Work item
Only one stretch of the data below should be repeated: the lines from the line containing "(negative setup slack)" through the line containing "run metrics, run", inclusive, exactly as they are.

Record excerpts
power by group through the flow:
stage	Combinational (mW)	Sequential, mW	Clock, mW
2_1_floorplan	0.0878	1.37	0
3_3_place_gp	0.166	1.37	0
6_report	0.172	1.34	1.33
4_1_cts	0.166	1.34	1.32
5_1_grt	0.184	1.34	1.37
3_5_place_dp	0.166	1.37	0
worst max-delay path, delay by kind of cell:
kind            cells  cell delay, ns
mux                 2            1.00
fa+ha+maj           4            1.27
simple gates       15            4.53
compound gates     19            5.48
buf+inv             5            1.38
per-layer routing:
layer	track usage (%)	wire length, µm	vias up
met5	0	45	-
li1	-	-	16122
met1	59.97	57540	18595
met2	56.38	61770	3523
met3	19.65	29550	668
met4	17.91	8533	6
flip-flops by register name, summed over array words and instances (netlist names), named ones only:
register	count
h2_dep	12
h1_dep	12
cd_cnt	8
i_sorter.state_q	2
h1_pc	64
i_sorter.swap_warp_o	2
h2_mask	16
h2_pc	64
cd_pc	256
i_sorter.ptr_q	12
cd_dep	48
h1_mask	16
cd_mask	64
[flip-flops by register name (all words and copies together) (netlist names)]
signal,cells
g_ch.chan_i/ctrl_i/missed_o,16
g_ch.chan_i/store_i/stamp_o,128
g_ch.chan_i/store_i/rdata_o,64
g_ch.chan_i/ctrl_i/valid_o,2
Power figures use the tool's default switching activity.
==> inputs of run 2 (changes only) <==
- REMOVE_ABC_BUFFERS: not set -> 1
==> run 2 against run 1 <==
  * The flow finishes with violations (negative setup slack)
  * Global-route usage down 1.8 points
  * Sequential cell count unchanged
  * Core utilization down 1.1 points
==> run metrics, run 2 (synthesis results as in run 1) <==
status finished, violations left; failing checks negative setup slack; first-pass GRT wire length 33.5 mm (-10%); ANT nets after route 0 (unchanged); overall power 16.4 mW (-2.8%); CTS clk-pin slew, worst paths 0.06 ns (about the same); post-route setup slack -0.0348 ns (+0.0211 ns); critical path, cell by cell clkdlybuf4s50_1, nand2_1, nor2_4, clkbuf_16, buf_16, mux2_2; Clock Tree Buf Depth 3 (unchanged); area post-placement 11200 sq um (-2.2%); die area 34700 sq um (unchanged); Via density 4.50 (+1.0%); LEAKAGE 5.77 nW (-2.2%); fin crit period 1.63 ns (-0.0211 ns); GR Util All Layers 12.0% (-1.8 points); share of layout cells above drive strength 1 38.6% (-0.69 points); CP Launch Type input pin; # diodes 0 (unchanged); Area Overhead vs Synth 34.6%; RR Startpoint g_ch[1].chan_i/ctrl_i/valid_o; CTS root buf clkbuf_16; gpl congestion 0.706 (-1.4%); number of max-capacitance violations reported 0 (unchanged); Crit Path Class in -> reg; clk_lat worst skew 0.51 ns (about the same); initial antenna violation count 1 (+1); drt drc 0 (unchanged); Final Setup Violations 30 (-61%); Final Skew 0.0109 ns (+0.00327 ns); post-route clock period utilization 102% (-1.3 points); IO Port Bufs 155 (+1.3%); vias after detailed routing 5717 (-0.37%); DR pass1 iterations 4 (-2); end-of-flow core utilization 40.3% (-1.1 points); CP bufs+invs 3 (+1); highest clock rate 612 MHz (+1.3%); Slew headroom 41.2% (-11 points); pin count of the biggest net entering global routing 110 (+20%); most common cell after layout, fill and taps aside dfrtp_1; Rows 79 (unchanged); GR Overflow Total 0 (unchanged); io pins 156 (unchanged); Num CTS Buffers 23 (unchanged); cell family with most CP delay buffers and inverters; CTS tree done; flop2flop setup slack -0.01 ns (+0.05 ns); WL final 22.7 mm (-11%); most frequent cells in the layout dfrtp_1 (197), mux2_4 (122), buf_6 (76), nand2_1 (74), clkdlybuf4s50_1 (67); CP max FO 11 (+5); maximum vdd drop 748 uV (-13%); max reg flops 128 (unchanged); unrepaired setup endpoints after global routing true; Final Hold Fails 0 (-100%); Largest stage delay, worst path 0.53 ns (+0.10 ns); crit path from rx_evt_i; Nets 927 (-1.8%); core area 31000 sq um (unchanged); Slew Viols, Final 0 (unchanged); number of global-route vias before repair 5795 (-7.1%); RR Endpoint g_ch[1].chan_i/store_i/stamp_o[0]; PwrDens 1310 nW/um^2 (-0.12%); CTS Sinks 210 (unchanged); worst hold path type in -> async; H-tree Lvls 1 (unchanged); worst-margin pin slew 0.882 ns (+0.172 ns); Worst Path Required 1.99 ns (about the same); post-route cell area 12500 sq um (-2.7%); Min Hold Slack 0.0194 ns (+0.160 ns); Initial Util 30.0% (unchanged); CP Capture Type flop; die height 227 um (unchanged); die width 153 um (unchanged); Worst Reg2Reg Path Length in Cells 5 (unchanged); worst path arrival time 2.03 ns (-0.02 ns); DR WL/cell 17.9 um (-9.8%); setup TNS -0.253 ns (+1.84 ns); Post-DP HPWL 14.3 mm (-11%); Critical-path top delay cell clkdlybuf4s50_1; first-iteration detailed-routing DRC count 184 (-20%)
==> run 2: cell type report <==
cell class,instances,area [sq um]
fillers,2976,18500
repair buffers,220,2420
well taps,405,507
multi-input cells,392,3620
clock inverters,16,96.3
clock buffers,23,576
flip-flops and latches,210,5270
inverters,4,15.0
$ cat src/rtl/sbus_rx_pkg.sv
package sbus_rx_pkg;

    localparam int BYTE_W   = 8;
    localparam int SYNC_LEN = 2;

    // upper six address bits; bit 1 comes from the strap, bit 0 is write
    localparam logic [5:0] DEV_ADDR_HI = 6'b100010;

    typedef enum logic [2:0] {
        ST_IDLE,
        ST_ADDR,
        ST_ADDR_ACK,
        ST_DATA,
        ST_DATA_ACK,
        ST_SKIP
    } rx_state_e;

    typedef struct packed {
        logic scl;
        logic sda;
        logic sen;
        logic addr;
    } bus_lines_t;

    typedef struct packed {
        logic start;
        logic stop;
        logic scl_rise;
        logic scl_fall;
    } bus_events_t;

    function automatic logic addr_hit(input logic [BYTE_W-1:0] b, input logic strap);
        return b == {DEV_ADDR_HI, strap, 1'b0};
    endfunction

endpackage

$ cat src/rtl/sbus_sync.sv
module sbus_sync #(
    parameter int W      = 4,
    parameter int STAGES = 2
) (
    input  logic         clk,
    input  logic         rst,
    input  logic [W-1:0] d,
    output logic [W-1:0] q
);
    logic [W-1:0] stage_q [STAGES];

    always_ff @(posedge clk) begin
        if (rst) begin
            for (int i = 0; i < STAGES; i++) stage_q[i] <= '1;
        end else begin
            stage_q[0] <= d;
            for (int i = 1; i < STAGES; i++) stage_q[i] <= stage_q[i-1];
        end
    end

    assign q = stage_q[STAGES-1];
endmodule

$ cat src/rtl/sbus_cond_det.sv
module sbus_cond_det
    import sbus_rx_pkg::*;
(
    input  logic        clk,
    input  logic        rst,
    input  logic        scl_s,
    input  logic        sen_s,
    output bus_events_t ev
);
    logic scl_q, sen_q;

    always_ff @(posedge clk) begin
        if (rst) begin
            scl_q <= 1'b1;
            sen_q <= 1'b1;
        end else begin
            scl_q <= scl_s;
            sen_q <= sen_s;
        end
    end

    always_comb begin
        ev.start    = scl_s & scl_q & sen_q & ~sen_s;
        ev.stop     = scl_s & scl_q & ~sen_q & sen_s;
        ev.scl_rise = scl_s & ~scl_q;
        ev.scl_fall = ~scl_s & scl_q;
    end
endmodule

$ cat src/rtl/sbus_rx_fsm.sv
module sbus_rx_fsm
    import sbus_rx_pkg::*;
#(
    parameter int DW = BYTE_W
) (
    input  logic          clk,
    input  logic          rst,
    input  bus_events_t   ev,
    input  logic          sda_s,
    input  logic          strap_s,
    output logic          sda_oe,
    output logic [DW-1:0] data,
    output logic          valid
);
    localparam int CNT_W = $clog2(DW + 1);
    localparam logic [CNT_W-1:0] FULL = CNT_W'(DW);

    rx_state_e        state;
    logic [CNT_W-1:0] bit_cnt;
    logic [DW-1:0]    shreg;

    always_ff @(posedge clk) begin
        if (rst) begin
            state   <= ST_IDLE;
            bit_cnt <= '0;
            shreg   <= '0;
            sda_oe  <= 1'b0;
            data    <= '0;
            valid   <= 1'b0;
        end else begin
            valid <= 1'b0;
            if (ev.stop) begin
                state   <= ST_IDLE;
                sda_oe  <= 1'b0;
                bit_cnt <= '0;
            end else if (ev.start) begin
                state   <= ST_ADDR;
                sda_oe  <= 1'b0;
                bit_cnt <= '0;
            end else begin
                unique case (state)
                    ST_ADDR, ST_DATA: begin
                        if (ev.scl_rise && bit_cnt < FULL) begin
                            shreg   <= {shreg[DW-2:0], sda_s};
                            bit_cnt <= bit_cnt + 1'b1;
                        end else if (ev.scl_fall && bit_cnt == FULL) begin
                            bit_cnt <= '0;
                            if (state == ST_ADDR) begin
                                if (addr_hit(shreg, strap_s)) begin
                                    state  <= ST_ADDR_ACK;
                                    sda_oe <= 1'b1;
                                end else begin
                                    state <= ST_SKIP;
                                end
                            end else begin
                                state  <= ST_DATA_ACK;
                                sda_oe <= 1'b1;
                                data   <= shreg;
                                valid  <= 1'b1;
                            end
                        end
                    end
                    ST_ADDR_ACK, ST_DATA_ACK: begin
                        if (ev.scl_fall) begin
                            sda_oe <= 1'b0;
                            state  <= ST_DATA;
                        end
                    end
                    default: ;
                endcase
            end
        end
    end
endmodule
**src/rtl/bag_pkg.sv**
```systemverilog
package bag_pkg;
  localparam int unsigned LOW_W = 2;

  typedef enum logic {
    ORDER_LINEAR = 1'b0,
    ORDER_ILV    = 1'b1
  } burst_order_e;
endpackage

```
**src/rtl/bag_step_ctrl.sv**
```systemverilog
module bag_step_ctrl
  import bag_pkg::*;
(
  input  logic             clk_i,
  input  logic             rst_ni,
  input  logic             load_i,
  input  logic             load_wr_i,
  input  logic             adv_i,
  input  logic             byte_wen_i,
  output logic             step_o,
  output logic [LOW_W-1:0] beat_nxt_o
);
  logic [LOW_W-1:0] beat_q;
  logic             wr_q;

  // write bursts need a byte strobe to move; load edge ignores adv
  assign step_o     = !load_i && adv_i && (!wr_q || byte_wen_i);
  assign beat_nxt_o = beat_q + LOW_W'(1);

  always_ff @(posedge clk_i or negedge rst_ni) begin
    if (!rst_ni) begin
      beat_q <= '0;
      wr_q   <= 1'b0;
    end else if (load_i) begin
      beat_q <= '0;
      wr_q   <= load_wr_i;
    end else if (step_o) begin
      beat_q <= beat_nxt_o;
    end
  end
endmodule

```
**src/rtl/bag_low_next.sv**
```systemverilog
module bag_low_next
  import bag_pkg::*;
(
  input  logic             order_i,
  input  logic [LOW_W-1:0] start_i,
  input  logic [LOW_W-1:0] beat_i,
  output logic [LOW_W-1:0] low_o
);
  logic [LOW_W-1:0] ilv_low;
  logic [LOW_W-1:0] lin_low;

  for (genvar b = 0; b < LOW_W; b++) begin : g_ilv
    assign ilv_low[b] = start_i[b] ^ beat_i[b];
  end

  assign lin_low = start_i + beat_i;
  assign low_o   = (burst_order_e'(order_i) == ORDER_ILV) ? ilv_low : lin_low;
endmodule

```
**src/rtl/bag_addr_reg.sv**
```systemverilog
module bag_addr_reg
  import bag_pkg::*;
#(
  parameter int unsigned ADDR_W = 19
) (
  input  logic              clk_i,
  input  logic              rst_ni,
  input  logic              load_i,
  input  logic              step_i,
  input  logic [ADDR_W-1:0] addr_i,
  input  logic [LOW_W-1:0]  low_nxt_i,
  output logic [LOW_W-1:0]  start_o,
  output logic [ADDR_W-1:0] addr_o
);
  localparam int unsigned UP_W = ADDR_W - LOW_W;

  logic [UP_W-1:0]  up_q;
  logic [LOW_W-1:0] low_q;
  logic [LOW_W-1:0] start_q;

  always_ff @(posedge clk_i or negedge rst_ni) begin
    if (!rst_ni) begin
      up_q    <= '0;
      low_q   <= '0;
      start_q <= '0;
    end else if (load_i) begin
      up_q    <= addr_i[ADDR_W-1:LOW_W];
      low_q   <= addr_i[LOW_W-1:0];
      start_q <= addr_i[LOW_W-1:0];
    end else if (step_i) begin
      low_q   <= low_nxt_i;  // upper bits untouched: no carry out of burst
    end
  end

  assign start_o = start_q;
  assign addr_o  = {up_q, low_q};
endmodule

```
**src/rtl/burst_addr_gen.sv**
```systemverilog
module burst_addr_gen
  import bag_pkg::*;
#(
  parameter int unsigned ADDR_W = 19
) (
  input  logic              clk_i,
  input  logic              rst_ni,
  input  logic              order_i,
  input  logic              load_i,
  input  logic              load_wr_i,
  input  logic [ADDR_W-1:0] addr_i,
  input  logic              adv_i,
  input  logic              byte_wen_i,
  output logic [ADDR_W-1:0] addr_o
);
  logic             step;
  logic [LOW_W-1:0] beat_nxt;
  logic [LOW_W-1:0] start;
  logic [LOW_W-1:0] low_nxt;

  bag_step_ctrl i_ctrl (
    .clk_i      (clk_i),
    .rst_ni     (rst_ni),
    .load_i     (load_i),
    .load_wr_i  (load_wr_i),
    .adv_i      (adv_i),
    .byte_wen_i (byte_wen_i),
    .step_o     (step),
    .beat_nxt_o (beat_nxt)
  );

  bag_low_next i_low (
    .order_i (order_i),
    .start_i (start),
    .beat_i  (beat_nxt),
    .low_o   (low_nxt)
  );

  bag_addr_reg #(.ADDR_W(ADDR_W)) i_areg (
    .clk_i     (clk_i),
    .rst_ni    (rst_ni),
    .load_i    (load_i),
    .step_i    (step),
    .addr_i    (addr_i),
    .low_nxt_i (low_nxt),
    .start_o   (start),
    .addr_o    (addr_o)
  );
endmodule

```
**config.mk**
```make
export PLATFORM = sky130hd
export DESIGN_NAME = burst_addr_gen
export DESIGN_NICKNAME = d
export VERILOG_FILES = /design/src/rtl/bag_pkg.sv /design/src/rtl/bag_step_ctrl.sv /design/src/rtl/bag_low_next.sv /design/src/rtl/bag_addr_reg.sv /design/src/rtl/burst_addr_gen.sv
export SDC_FILE = /design/constraint.sdc
export NUM_CORES = 1
export LEC_CHECK = 0
export ABC_CLOCK_PERIOD_IN_PS = 4030
export BUFFER_PORTS_ARGS = -buffer_cell sky130_fd_sc_hd__clkbuf_2
export CAP_MARGIN = 0
export CORE_MARGIN = 5
export CORE_UTILIZATION = 48
export CTS_CLUSTER_DIAMETER = 40
export DETAILED_ROUTE_END_ITERATION = 10
export PLACE_DENSITY_LB_ADDON = 0.12
export SETUP_SLACK_MARGIN = 0.02
export SLEW_MARGIN = 40
export SYNTH_ARGS = -nofsm -noshare
export SYNTH_HDL_FRONTEND = slang
export SYNTH_SLANG_ARGS = --single-unit
```
**constraint.sdc**
```tcl
create_clock -name clk_i -period 4.03 [get_ports clk_i]
set_input_delay 0.806 -clock clk_i [delete_from_list [all_inputs] [get_ports clk_i]]
set_output_delay 0.806 -clock clk_i [all_outputs]
set_load 0.01 [all_outputs]
```
After elaboration in Yosys (flattened, before gate mapping)
Index checks and enable logic that the tools add are counted.
- add/subtract/negate cells: 2
- multiplexer cells: 5
- bitwise logic cells: 2
- reductions and logical operators: 6
- operators with widths (cell ; count):
    $mux 2 ; 5
    $add 2x1->2 const B ; 1
    $add 2x2->2 ; 1
    $logic_and 1x1->1 ; 2
    $logic_not 1->1 ; 2
    $reduce_bool 2->1 ; 1
    $xor 1x1->1 ; 2
    $logic_or 1x1->1 ; 1
- register bits after elaboration: 24
- input bits: 26
- logic and storage cells: 20

Logic depth before layout (Yosys ltp)
- word-level depth: 5
- depth in mapped cells: 6
- depth with buffers taken out: 6

Hierarchy
Synthesis repeated with hierarchy kept, for this count alone.
- cell total of the unflattened synthesis: 70
- area, all modules: 1008.5 µm²
- by module, submodules not included (module ; instances ; cells each ; area an instance (µm²) ; sequential area each (µm²)):
    bag_addr_reg ; 1 ; 50 ; 794.5 ; 525.5
    bag_step_ctrl ; 1 ; 16 ; 177.7 ; 75.1
    bag_low_next ; 1 ; 4 ; 36.3 ; 0.0

Least setup slack after synthesis
No wires, ideal clock.
- kind: input-to-reg
- from: input port load_i
- to: register i_areg.up_q[12]
- library setup time: 125 ps
- arrival: 1400 ps
- required time: 3905 ps
- slack: 2505 ps
- stages on the path: 3
- path buffers: 2
- path through: buf_6 buf_4 mux2_2
- RTL lines (what ; line ; RTL):
    from (decl) ; burst_addr_gen.sv:9 ; input logic load_i,
    to (signal assigned) ; bag_addr_reg.sv:27 ; up_q <= addr_i[ADDR_W-1:LOW_W];
    to (decl) ; bag_addr_reg.sv:17 ; logic [UP_W-1:0] up_q;
No word-level cell between the ends.

Final worst setup path
- from: register i_areg.up_q[0]
- to: output port addr_o[2]
- RTL lines (what ; line ; RTL):
    to (decl) ; burst_addr_gen.sv:14 ; output logic [ADDR_W-1:0] addr_o
No word-level cell between the ends.

==> flow_summary.yaml <==
outcome:
  status: "complete, no violations"
detailed_routing:
  drt_wl_total_um: 1755
  drt-vias-per-instance: 4.700
  avgRoutedWirePerCell_um: 12.54
  via_count: 658
  first_iter_violations: 1
  drc: 0
  firstDrtPassIters: 2
  antenna_left: 0
sta:
  drv_slew: 0
  clock.fmax_mhz: 605.2
  slew_headroom_pct: 61.03
  setup_violations: 0
  rsz0062_at_grt: "false"
  hold_violations: 0
  setup_tns_ps: 0
  worst_slack_ps: 2378
  fin_skew_ps: 7.469
  worstMarginPinSlew_ps: 584.5
  period_share_pct: 41.00
  post-route-min-period_ps: 1652
setup_path:
  cp.buffers_inverters: 1
  worst_r2r_endpoint: "i_areg.low_q[1]"
  cpLargestDelayFamily: "flip-flops"
  path_cells: "clkbuf_2"
  path_class: "reg2out"
  critPathArrivalTime_ps: 850
  worst_setup_path_end_kind: "primary output"
  slowest_delay_ps: 400
  reg2reg_depth: 6
  slowest_stage: "dfrtp_1"
  critical_path.max_fanout: 2
  reg2reg_from: "i_ctrl.beat_q[0]"
  cp_data_required_time_ps: 3220
  worst-r2r-setup-slack_ps: 2610
  worstSetupStartpointType: "flop"
global_route:
  busiest_layer: "met2"
  grt_overflow: 0
  grtUsageMet1_pct: 14.29
  grt_max_degree: 28
  grt_pass1_wl_um: 3056
  met3_usage_pct: 4.429
  grt_usage_pct: 12.52
  grt_pass1_vias: 701
  antenna_found_initial: 0
  met2_usage_pct: 20.61
pwr:
  clkPwrFrac_pct: 31.4
  ir_drop_mv: 0.2442
  power_switching_w: 0.0001263
  combPwrFrac_pct: 17.4
  p_seq_share_pct: 51.1
  leakage_nw: 0.6463
  p_int_w: 0.0004169
  power_density_mw_per_mm2: 428.2
  swShare_pct: 23.26
  power_w: 0.0005433
placement:
  portBuffers: 44
  place_ws_ps: 2232
  hpwl_um: 1369
  globalplace.congestion: 0.7143
clocking:
  cts.hold.buffers_added: 0
  cts_tree: "done"
  numCtsBuffers: 3
  cts_setup_buffers: 0
  cts.sinks: 24
  clk_pin_slew_ps: 130
  cts_root_buffer: "clkbuf_4"
  clockBufferDepth: 2
  h-tree-depth: 1
  clkLatencyLatePin_ps: 310
  cts_resized: 0
cells_and_area:
  utilization_pct: 64.67
  multi_input_area_um2: 346.6
  fin_nets: 141
  drive_gt1_share_pct: 59.29
  diodes: 0
  fillerInstances: 177
  seq_area_um2: 600.6
  mostFrequentLayoutCell: "clkbuf_2"
  syn_to_final_growth_pct: 28.68
  final_cell_mix: "44 x clkbuf_2, 24 x dfrtp_1, 17 x mux2_2, 4 x inv_1, 4 x o21ai_0"
die:
  ioPinCount: 45
  die_w_um: 55.32
  design.die.area_mm2: 0.003060
  die_h_um: 55.32
  rows: 16
  initial_utilization_pct: 50.26
  core_area_mm2: 0.001962
run:
  drv_cap: 0
logic_synthesis:
  synth_fp_nets: 95
  synth_cell_type_count: 18
  synth-warning-count: 0
  synth_seq_area_share_pct: 60.91
  syn_area_um2: 985.9
  synth.avg_cell_area_um2: 14.50
  ys_seq_elements: 24
  netlist_instances: 68
worst_hold_path:
  hold_class: "in2async"
per-stage QoR:
step                      instances  hold slack [ps]  area [um2]
after floorplan                  68            501.7       985.9
after global placement          136            488.9        1216
after detailed placement        136            494.9        1216
after CTS                       140            479.4        1269
after global routing            140            502.8        1269
final                           140            472.0        1269
cell families (layout without fill, tap and decap cells):
logic type      after synthesis  in the layout  share of synthesized area [%]
flops                        24             24                          60.91
mux                          19             19                          21.45
compound gates                7              7                          4.188
buf+inv                       7             52                          3.933
simple gates                  6              6                          3.299
xor+xnor                      4              4                          4.950
fa+ha+maj                     1              1                          1.269
synthesized netlist by cell type:
| library cell | count | area [um2] |
|---|---|---|
| mux2i_1 | 2 | 20.02 |
| ha_1 | 1 | 12.51 |
| mux2_2 | 17 | 191.4 |
| buf_4 | 1 | 7.510 |
| buf_2 | 1 | 5.000 |
| xnor3_1 | 1 | 22.52 |
| xor2_1 | 1 | 8.760 |
| o21ai_2 | 1 | 8.760 |
| nand2_1 | 3 | 11.26 |
| nor2_1 | 2 | 7.510 |
| o21ai_1 | 1 | 5.000 |
| nor2b_4 | 1 | 13.76 |
| xnor2_1 | 2 | 17.52 |
| o21ai_0 | 4 | 20.02 |
| buf_6 | 1 | 11.26 |
| o211ai_1 | 1 | 7.510 |
| inv_1 | 4 | 15.01 |
| dfrtp_1 | 24 | 600.6 |
state kept, by name, indices dropped and copies added, names as in the netlist:
register	count
i_ctrl.wr_q	1
i_ctrl.beat_q	2
i_areg.up_q	17
i_areg.low_q	2
i_areg.start_o	2
area by class of cell:
| cell class | instances | share of cell area [%] |
|---|---|---|
| flip-flops and latches | 24 | 47.34 |
| clock inverters | 1 | 2.367 |
| well taps | 27 | 2.663 |
| inverters | 4 | 1.183 |
| multi-input cells | 37 | 27.32 |
| clock buffers | 3 | 1.775 |
| repair buffers | 44 | 17.36 |
power groups by stage:
stage / registers, W / clock network, W / logic, W
3_5_place_dp: 0.000283 / 0 / 0.0000972
4_1_cts: 0.000278 / 0.000177 / 0.0000974
6_report: 0.000278 / 0.000171 / 0.0000948
3_3_place_gp: 0.000282 / 0 / 0.0000947
5_1_grt: 0.000282 / 0.000186 / 0.000106
2_1_floorplan: 0.000292 / 0 / 0.0000454
per-layer routing:
metal / vias up / share of wire, %
met2: 26 / 48
met1: 310 / 41
li1: 320 / -
met4: 0 / 0.57
met5: - / 0
met3: 2 / 10
worst max path at each step:
stage,startpoint,endpoint,slack [ps],cells after the start
floorplan,load_i,i_areg.up_q[12],2500,3
global placement,load_i,i_areg.up_q[7],2240,2
detailed placement,load_i,i_areg.up_q[15],2230,2
CTS,i_areg.up_q[0],addr_o[2],2360,1
global route,i_areg.up_q[0],addr_o[2],2310,1
finish,i_areg.up_q[0],addr_o[2],2380,1
Power figures use the tool's default switching activity.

Task response
  * The flow finishes with violations (negative setup slack)
  * Global-route usage down 1.8 points
  * Sequential cell count unchanged
  * Core utilization down 1.1 points
==> run metrics, run 2 (synthesis results as in run 1) <==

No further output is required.